Komm gut ins neue Jahr, wünsche ich am Telefon. Es ist, antwortet Herr G. milde, doch sowieso das gleiche. Und mehr als bei Melville ist eigentlich nicht zu sagen.
Allen, die hier lesen: das Bestmögliche, und unerwartete Freude. Egal in welchem Jahr.
Danke, du Liebe, gleichfalls.
Ich hab nachts an euch gedacht; je nachdem, wo ihr wart, hattet ihr vielleicht Feuerwerksfernblick. Ich war mehr so in der Mitte des Geschehens. ,)
Dankeschön. Wir sind ja hoffentlich alle gut angekommen, jetzt darf es noch besser weitergehen.

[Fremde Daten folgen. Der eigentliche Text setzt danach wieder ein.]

This is an optimization exercise on Yosys and OpenROAD, whose aim is small area, a short achievable clock period and few clock cycles, not a production implementation.
The RTL was checked by simulation tests, not by an equivalence proof against the original design.
Power figures rest on the tool's default switching activity, not on a simulated workload.

==> cedar <==
Design ndef_dec, start of the top module:
module ndef_dec (
    input  wire        clk,
    input  wire        rst,           
    input  wire        req,
    input  wire [7:0]  op,
    input  wire [7:0]  arg,
    output wire        busy,
    output reg         done,
    output reg  [2:0]  res,
    output reg  [3:0]  cause,
    output reg         badtxt,
    output wire [15:0] tb_len,
    output wire [15:0] txt_off,
    output wire [15:0] txt_len,
    output wire [15:0] idx,
    input  wire [15:0] rd_addr,
    output wire [7:0]  rd_data
);
==> flow/config.mk <==
export PLATFORM = sky130hd
export DESIGN_NAME = ndef_dec
export DESIGN_NICKNAME = ndef_dec
export VERILOG_FILES = /design/flow/design.v
export SDC_FILE = /design/flow/constraint.sdc
export NUM_CORES = 4
export LEC_CHECK = 0
export CAP_MARGIN = 20
export CORE_MARGIN = 2
export CORE_UTILIZATION = 50
export CTS_CLUSTER_DIAMETER = 100
export CTS_CLUSTER_SIZE = 30
export SLEW_MARGIN = 20
==> flow/constraint.sdc <==
create_clock -name core_clock -period 10.0 [get_ports {clk}]
set_input_delay 2.0000 -clock core_clock [delete_from_list [all_inputs] [get_ports {clk}]]
set_output_delay 2.0000 -clock core_clock [all_outputs]
set_load 0.01 [all_outputs]
standard.sh (not shown) runs the stock make flow with config.mk's settings and CLKGATE_MAP_FILE= SYNTH_SCRIPT=/design/flow/synth_recipe.tcl, a recipe that flattens the netlist after the stock synthesis.
==> flow/flow/run.sh <==
#!/bin/bash
# The standard layout (standard.sh, with its unchanged synthesis), with
# more timing-repair effort: repair_timing aims for 6.25 ns of setup slack,
# ports are buffered with buf_2, and the resizer may change a cell's footprint.
bash standard.sh SETUP_SLACK_MARGIN=6.25 MATCH_CELL_FOOTPRINT=0 \
    "BUFFER_PORTS_ARGS=-buffer_cell sky130_fd_sc_hd__buf_2" finish > standard.log 2>&1
==> violet (differences from cedar) <==
--- a/flow/design.v
+++ b/flow/design.v
@@ -45,53 +45,36 @@
                      M_ID   = 4'd12,    
                      M_TCHK = 4'd13,    
                      M_LANG = 4'd14,    
                      M_TXT  = 4'd15;    
     reg [CAP*8-1:0] ring;
     reg [6:0] rot;
-    reg       rot_x01;               
-    reg [6:2] rot_n;                 
-    wire [6:0] rot_dec = rot - 7'd1;
-    reg [6:0] ofs;                   
     reg [7:0] len;                   
-    reg       busy_r;
-    reg       wpend;                 
+    reg       wbusy;                 
     wire      full = len[7];
     assign tb_len = {8'd0, len};
-    assign busy   = busy_r;
-    wire acc    = req && !busy_r;
+    assign busy   = wbusy;
+    wire acc    = req && !wbusy;
     wire is_clr = acc && (op == OP_TBCLR);
     wire is_app = acc && (op == OP_TBAPP);
     wire is_dec = acc && (op == OP_DEC);
-    wire app_ok = is_app && !full;
     reg        pend;                 
     reg [7:0]  pb;                   
-    wire       ofs1    = (ofs == 7'd1);         
-    wire       ofs2    = (ofs == 7'd2);
-    wire       inj     = wpend && ofs1;
-    wire [7:0] slot0   = inj ? pb : ring[7:0];
+    reg [6:0]  pp;                   
+    wire [6:0] wa      = wbusy ? pp : len[6:0];
+    wire       aligned = ((wa + rot) == 7'd0);
+    wire       inj     = wbusy ? aligned : (is_app && !full && aligned);
+    wire [7:0] wdata   = wbusy ? pb : arg;
     always @(posedge clk)
-        ring <= {slot0, ring[CAP*8-1:8]};
-    wire [6:0] ra_g = rd_addr[6:0] & rot;
-    wire [6:0] ra_p = rd_addr[6:0] ^ rot;
-    wire [6:0] ra_c;                 
-    assign ra_c[0] = 1'b0;
-    assign ra_c[1] = ra_g[0];
-    assign ra_c[2] = ra_g[1] | (ra_p[1] & ra_g[0]);
-    assign ra_c[3] = ra_g[2] | (ra_p[2] & ra_c[2]);
-    assign ra_c[4] = ra_g[3] | (ra_p[3] & ra_g[2]) | (ra_p[3] & ra_p[2] & ra_c[2]);
-    assign ra_c[5] = ra_g[4] | (ra_p[4] & ra_c[4]);
-    assign ra_c[6] = ra_g[5] | (ra_p[5] & ra_g[4]) | (ra_p[5] & ra_p[4] & ra_c[4]);
-    wire [6:2] ra_hi = rd_addr[6:2] ^ ((ra_c[6:2] & rot_n[6:2]) | (~ra_c[6:2] & rot[6:2]));
-    wire [6:0] ra = {ra_hi, rd_addr[1] ^ (rd_addr[0] ? rot_x01 : rot[1]), ra_p[0]};
-    wire [CAP*8-1:0] rview = {ring[CAP*8-1:8], slot0};
+        ring <= {(inj ? wdata : ring[7:0]), ring[CAP*8-1:8]};
+    wire [6:0] ra = rd_addr[6:0] + rot;
     reg  [7:0] rd_lo, rd_hi;
     reg        rd_sel;
     always @(posedge clk) begin
-        rd_lo  <= rview[ra[5:0]*8 +: 8];
-        rd_hi  <= rview[512 + ra[5:0]*8 +: 8];
+        rd_lo  <= ring[ra[5:0]*8 +: 8];
+        rd_hi  <= ring[512 + ra[5:0]*8 +: 8];
         rd_sel <= ra[6];
     end
     assign rd_data = rd_sel ? rd_hi : rd_lo;
     reg [3:0]  mode;
     reg        fin;                  
     reg        found;
@@ -104,25 +87,24 @@
     reg [8:0]  rend;                 
     reg [7:0]  pl;                   
     reg        pl_big;               
     reg [7:0]  p2;                   
     reg        s_badtxt;
     wire [7:0] b   = pb;
-    wire [7:0] p1  = len;
-    wire [7:0] lm1 = len - 8'd1;              
-    wire       hit = pend && !fin && (np == lm1);
+    wire [7:0] p1  = {1'b0, pp} + 8'd1;       
+    wire       hit = pend && !fin && (np == {1'b0, pp});
     wire       rs_hdr = !h_me && (np < msgend);
     wire       as_t   = (mode == M_T) || (mode == M_RS && !rs_hdr);
     wire       as_hdr = (mode == M_HDR) || (mode == M_RS && rs_hdr);
     wire [8:0] rend_inc  = rend + 9'd1 + ((mode == M_PL4A || mode == M_PL4B || mode == M_PL4C) ? 9'd0 : {1'b0, b});
     wire [8:0] rend_next = {rend_inc[8] | rend[8], rend_inc[7:0]};
-    wire       s_nob     = (mode == M_PL1) || (mode == M_PL4D);
-    wire       s_cin     = s_nob || (mode == M_ID);
-    wire [8:0] psum      = {1'b0, p1} + {1'b0, s_nob ? 8'd0 : b} + {8'd0, s_cin};
-    wire [7:0] psum_s    = {psum[8] | psum[7], psum[6:0]};
-    wire [8:0] tsum      = {1'b0, pl} + {1'b0, ~b};
+    wire [8:0] tlv_end   = {1'b0, p1} + {1'b0, b};                
+    wire [7:0] tlv_end_s = {tlv_end[8] | tlv_end[7], tlv_end[6:0]};
+    wire [8:0] tl_sum    = {1'b0, p1} + {1'b0, b};                
+    wire [8:0] id_p2     = {1'b0, p1} + 9'd1 + {1'b0, b};         
+    wire [7:0] id_p2_s   = {id_p2[8] | id_p2[7], id_p2[6:0]};
     reg [3:0]  n_mode;
     reg        n_fin, n_found;
     reg [7:0]  n_np;
     reg        n_t_fe, n_t_03, n_lhi_nz;
     reg [7:0]  n_msgend;
     reg        n_me, n_sr, n_il, n_tnf1, n_tl1;
@@ -156,52 +138,52 @@
                     if (mode == M_L && b == 8'hFF) begin
                         n_mode = M_LX1;
                     end else begin
                         if (mode == M_LX2 && lhi_nz)
                             n_msgend = 8'hFF;
                         else
-                            n_msgend = psum_s;
+                            n_msgend = tlv_end_s;
                         if (t_fe) begin
                             n_fin   = 1'b1;
                             n_found = 1'b0;
                         end else if (t_03) begin
                             n_mode = ((mode == M_LX2 && lhi_nz) || b != 8'h00) ? M_HDR : M_T;
                         end else begin
                             n_mode = M_T;
-                            n_np   = (mode == M_LX2 && lhi_nz) ? 8'hFF : psum_s;
+                            n_np   = (mode == M_LX2 && lhi_nz) ? 8'hFF : tlv_end_s;
                         end
                     end
                 end
                 M_LX1: begin
                     n_lhi_nz = (b != 8'h00);
                     n_mode   = M_LX2;
                 end
                 M_TL: begin
-                    n_rend   = psum;
+                    n_rend   = tl_sum;
                     n_tl1    = (b == 8'd1);
                     n_pl     = 8'd0;
                     n_pl_big = 1'b0;
                     n_mode   = h_sr ? M_PL1 : M_PL4A;
                 end
                 M_PL1, M_PL4D: begin
                     n_pl     = b;
                     n_pl_big = pl_big | (mode == M_PL4D && pl != 8'd0);
                     n_rend   = {rend_next[8] | (mode == M_PL4D && (pl_big || pl != 8'd0)), rend_next[7:0]};
-                    n_p2     = psum_s;
+                    n_p2     = p1 + 8'd1;
                     if (h_il) n_mode = M_ID;
                     else      go_body = 1'b1;
                 end
                 M_PL4A, M_PL4B, M_PL4C: begin
                     n_pl     = b;
                     n_pl_big = pl_big | (pl != 8'd0);
                     n_rend   = rend_next;
                     n_mode   = mode + 4'd1;
                 end
                 M_ID: begin
                     n_rend  = rend_next;
-                    n_p2    = psum_s;
+                    n_p2    = id_p2_s;
                     go_body = 1'b1;
                 end
                 M_TCHK: begin
                     if (b == 8'h54) begin
                         n_np = p2;
                         if (pl == 8'd0 && !pl_big) begin
@@ -213,19 +195,19 @@
                     end else begin
                         n_np   = {rend[8] | rend[7], rend[6:0]};
                         n_mode = M_RS;
                     end
                 end
                 M_LANG: begin
-                    if (!pl_big && !tsum[8]) begin
+                    if (!pl_big && b >= pl) begin
                         n_badtxt = 1'b1;
                         n_np     = {rend[8] | rend[7], rend[6:0]};
                         n_mode   = M_RS;
                     end else begin
-                        n_p2 = psum[7:0];                
-                        n_pl = tsum[7:0];                
+                        n_p2 = p1 + b;                   
+                        n_pl = pl - 8'd1 - b;            
                         if (!pl_big && pl == 8'd1) begin
                             n_fin   = 1'b1;
                             n_found = 1'b1;
                         end else begin
                             n_mode = M_TXT;
                             n_np   = rend[8] ? 8'hFF : (rend[7:0] - 8'd1);
@@ -293,23 +275,23 @@
             badtxt <= 1'b0;
             len    <= 8'd0;
             o_off  <= 8'd0;
             o_len  <= 8'd0;
             o_idx  <= 8'd0;
             pend   <= 1'b0;
-            wpend  <= 1'b0;
-            busy_r <= 1'b0;
+            wbusy  <= 1'b0;
         end else begin
-            pend   <= app_ok;
-            wpend  <= app_ok || (wpend && !ofs1);
-            busy_r <= (app_ok && !ofs1) || (wpend && !ofs1 && !ofs2);
-            if (busy_r) begin
-                if (ofs2)
-                    done <= 1'b1;
-            end else if (app_ok && !ofs1) begin
-                done <= 1'b0;
+            pend <= is_app && !full;
+            if (wbusy) begin
+                if (aligned) begin
+                    wbusy <= 1'b0;
+                    done  <= 1'b1;
+                end
+            end else if (is_app && !full && !aligned) begin
+                wbusy <= 1'b1;
+                done  <= 1'b0;
             end else if (acc)
                 done <= 1'b1;
             if (is_clr) begin
                 len   <= 8'd0;
                 res   <= R_OK;
                 cause <= C_NONE;
@@ -333,28 +315,22 @@
                 res   <= R_REFUSED;
                 cause <= C_ILLEGAL_OP;
             end
         end
     end
     always @(posedge clk) begin
-        if (!busy_r) begin
+        if (!wbusy) begin
             pb <= arg;
+            pp <= len[6:0];
         end
     end
     always @(posedge clk) begin
-        if (rst || is_clr) begin
-            rot     <= 7'd1;
-            rot_n   <= 5'h1F;
-            rot_x01 <= 1'b1;
-            ofs     <= 7'd1;
-        end else begin
-            rot     <= rot_dec;
-            rot_n   <= ~rot_dec[6:2];
-            rot_x01 <= rot[1];       
-            ofs <= app_ok ? ofs : ofs - 7'd1;
-        end
+        if (rst || is_clr)
+            rot <= 7'd0;
+        else
+            rot <= rot - 7'd1;
     end
     always @(posedge clk) begin
         if (rst || is_clr) begin
             mode     <= M_T;
             fin      <= 1'b0;
             np       <= 8'd0;
==> flow/run.sh (new file) <==
#!/bin/bash
# synth_recipe.tcl (not shown) runs the flow's synth.tcl, then flattens the netlist and writes it again
# the make line also repeats each setting of config.mk as NAME=value (left out here)
make -C /OpenROAD-flow-scripts/flow DESIGN_CONFIG=/design/flow/config.mk WORK_HOME=/design/flow/orfs CLKGATE_MAP_FILE= SYNTH_SCRIPT=/design/flow/synth_recipe.tcl finish
==> flow/config.mk (replaced) <==
export PLATFORM = sky130hd
export DESIGN_NAME = ndef_dec
export DESIGN_NICKNAME = ndef_dec
export VERILOG_FILES = /design/flow/design.v
export SDC_FILE = /design/flow/constraint.sdc
export NUM_CORES = 4
export LEC_CHECK = 0
export CAP_MARGIN = 20
export CORE_MARGIN = 2
export CORE_UTILIZATION = 60
export SETUP_SLACK_MARGIN = 5
export SLEW_MARGIN = 20
removed: flow/flow/run.sh
removed: flow/standard.sh
==> onyx (differences from cedar) <==
==> flow/flow/run.sh (replaced) <==
#!/bin/bash
# The standard layout (standard.sh, with its unchanged synthesis), with
# more timing-repair effort: repair_timing aims for 6.0 ns of setup slack,
# ports are buffered with buf_2, and the resizer may change a cell's footprint.
bash standard.sh SETUP_SLACK_MARGIN=6.0 MATCH_CELL_FOOTPRINT=0 \
    "BUFFER_PORTS_ARGS=-buffer_cell sky130_fd_sc_hd__buf_2" finish > standard.log 2>&1
--- a/flow/config.mk
+++ b/flow/config.mk
@@ -5,9 +5,10 @@
 export SDC_FILE = /design/flow/constraint.sdc
 export NUM_CORES = 4
 export LEC_CHECK = 0
 export CAP_MARGIN = 20
 export CORE_MARGIN = 2
 export CORE_UTILIZATION = 50
-export CTS_CLUSTER_DIAMETER = 100
-export CTS_CLUSTER_SIZE = 30
+export CTS_BUF_LIST = sky130_fd_sc_hd__clkbuf_8 sky130_fd_sc_hd__clkbuf_16
+export CTS_CLUSTER_DIAMETER = 90
+export CTS_CLUSTER_SIZE = 24
 export SLEW_MARGIN = 20
==> nickel (differences from cedar) <==
--- a/flow/design.v
+++ b/flow/design.v
@@ -46,14 +46,12 @@
                      M_TCHK = 4'd13,    
                      M_LANG = 4'd14,    
                      M_TXT  = 4'd15;    
     reg [CAP*8-1:0] ring;
     reg [6:0] rot;
     reg       rot_x01;               
-    reg [6:2] rot_n;                 
-    wire [6:0] rot_dec = rot - 7'd1;
     reg [6:0] ofs;                   
     reg [7:0] len;                   
     reg       busy_r;
     reg       wpend;                 
     wire      full = len[7];
     assign tb_len = {8'd0, len};
@@ -78,14 +76,13 @@
     assign ra_c[1] = ra_g[0];
     assign ra_c[2] = ra_g[1] | (ra_p[1] & ra_g[0]);
     assign ra_c[3] = ra_g[2] | (ra_p[2] & ra_c[2]);
     assign ra_c[4] = ra_g[3] | (ra_p[3] & ra_g[2]) | (ra_p[3] & ra_p[2] & ra_c[2]);
     assign ra_c[5] = ra_g[4] | (ra_p[4] & ra_c[4]);
     assign ra_c[6] = ra_g[5] | (ra_p[5] & ra_g[4]) | (ra_p[5] & ra_p[4] & ra_c[4]);
-    wire [6:2] ra_hi = rd_addr[6:2] ^ ((ra_c[6:2] & rot_n[6:2]) | (~ra_c[6:2] & rot[6:2]));
-    wire [6:0] ra = {ra_hi, rd_addr[1] ^ (rd_addr[0] ? rot_x01 : rot[1]), ra_p[0]};
+    wire [6:0] ra = {ra_p[6:2] ^ ra_c[6:2], rd_addr[1] ^ (rd_addr[0] ? rot_x01 : rot[1]), ra_p[0]};
     wire [CAP*8-1:0] rview = {ring[CAP*8-1:8], slot0};
     reg  [7:0] rd_lo, rd_hi;
     reg        rd_sel;
     always @(posedge clk) begin
         rd_lo  <= rview[ra[5:0]*8 +: 8];
         rd_hi  <= rview[512 + ra[5:0]*8 +: 8];
@@ -105,14 +102,14 @@
     reg [7:0]  pl;                   
     reg        pl_big;               
     reg [7:0]  p2;                   
     reg        s_badtxt;
     wire [7:0] b   = pb;
     wire [7:0] p1  = len;
-    wire [7:0] lm1 = len - 8'd1;              
-    wire       hit = pend && !fin && (np == lm1);
+    wire [8:0] np1 = {1'b0, np} + 9'd1;
+    wire       hit = pend && !fin && (np1 == {1'b0, len});
     wire       rs_hdr = !h_me && (np < msgend);
     wire       as_t   = (mode == M_T) || (mode == M_RS && !rs_hdr);
     wire       as_hdr = (mode == M_HDR) || (mode == M_RS && rs_hdr);
     wire [8:0] rend_inc  = rend + 9'd1 + ((mode == M_PL4A || mode == M_PL4B || mode == M_PL4C) ? 9'd0 : {1'b0, b});
     wire [8:0] rend_next = {rend_inc[8] | rend[8], rend_inc[7:0]};
     wire       s_nob     = (mode == M_PL1) || (mode == M_PL4D);
@@ -340,18 +337,16 @@
             pb <= arg;
         end
     end
     always @(posedge clk) begin
         if (rst || is_clr) begin
             rot     <= 7'd1;
-            rot_n   <= 5'h1F;
             rot_x01 <= 1'b1;
             ofs     <= 7'd1;
         end else begin
-            rot     <= rot_dec;
-            rot_n   <= ~rot_dec[6:2];
+            rot     <= rot - 7'd1;
             rot_x01 <= rot[1];       
             ofs <= app_ok ? ofs : ofs - 7'd1;
         end
     end
     always @(posedge clk) begin
         if (rst || is_clr) begin
==> flow/flow/run.sh (replaced) <==
#!/bin/bash
# The standard layout (standard.sh, with its unchanged synthesis), with
# more timing-repair effort: repair_timing aims for 6.0 ns of setup slack,
# ports are buffered with buf_2, and the resizer may change a cell's footprint.
bash standard.sh SETUP_SLACK_MARGIN=6.0 MATCH_CELL_FOOTPRINT=0 \
    "BUFFER_PORTS_ARGS=-buffer_cell sky130_fd_sc_hd__buf_2" finish > standard.log 2>&1
--- a/flow/config.mk
+++ b/flow/config.mk
@@ -5,9 +5,9 @@
 export SDC_FILE = /design/flow/constraint.sdc
 export NUM_CORES = 4
 export LEC_CHECK = 0
 export CAP_MARGIN = 20
 export CORE_MARGIN = 2
 export CORE_UTILIZATION = 50
-export CTS_CLUSTER_DIAMETER = 100
-export CTS_CLUSTER_SIZE = 30
+export CTS_CLUSTER_DIAMETER = 90
+export CTS_CLUSTER_SIZE = 24
 export SLEW_MARGIN = 20
==> impl_results.md <==
* Status: complete, no violations
* Core area at 62,700 um^2
* Layout cells sized above 1 at 21.2%
* Post-CTS setup buffers at 6
* Post-Route Utilization at 68.9%
* P_int at 7.44 mW
* Signal buffers share of area at 2.72%
* Cells after Synth at 2,529
* Placed Area at 39,300 um^2
* Layout clock area frac at 8.49%
* RSZ-0062 raised after global routing: no
That was violet.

Besser? Immer! Wünsche ich uns allen.
Ein saarländischer Neujahrswunsch hört sich so an:
Ich winsche eich zum Neie Johr
e Brezel wie e Scheierdoor
e Kuche wie e Oweplatt
do gemmer alle Mann von satt!
(Für die „Beigepletschde“ = bemitleidenswerte Wesen ohne saarländischen Hintergrund 😉 :
Ich wünsche euch zum Neuen Jahr
eine Brezel wie ein Scheunentor
einen Kuchen wie eine Ofenplatte
davon werden wir alle satt!
Bemerkenswert, dass in einem Umfeld von Bauern und Bergleuten immer auch dran gedacht wird, dass alle was abbekommen!
Oh, das ist toll! Danke! Das kannte ich tatsächlich nicht, hüstel, aber ich war ja auch so was von beigepletscht … Am schönsten: „do gemmer …“, das ist wirklich Saarland.
Man „wird“ im Saarland halt nicht satt, ma „gebt“ satt!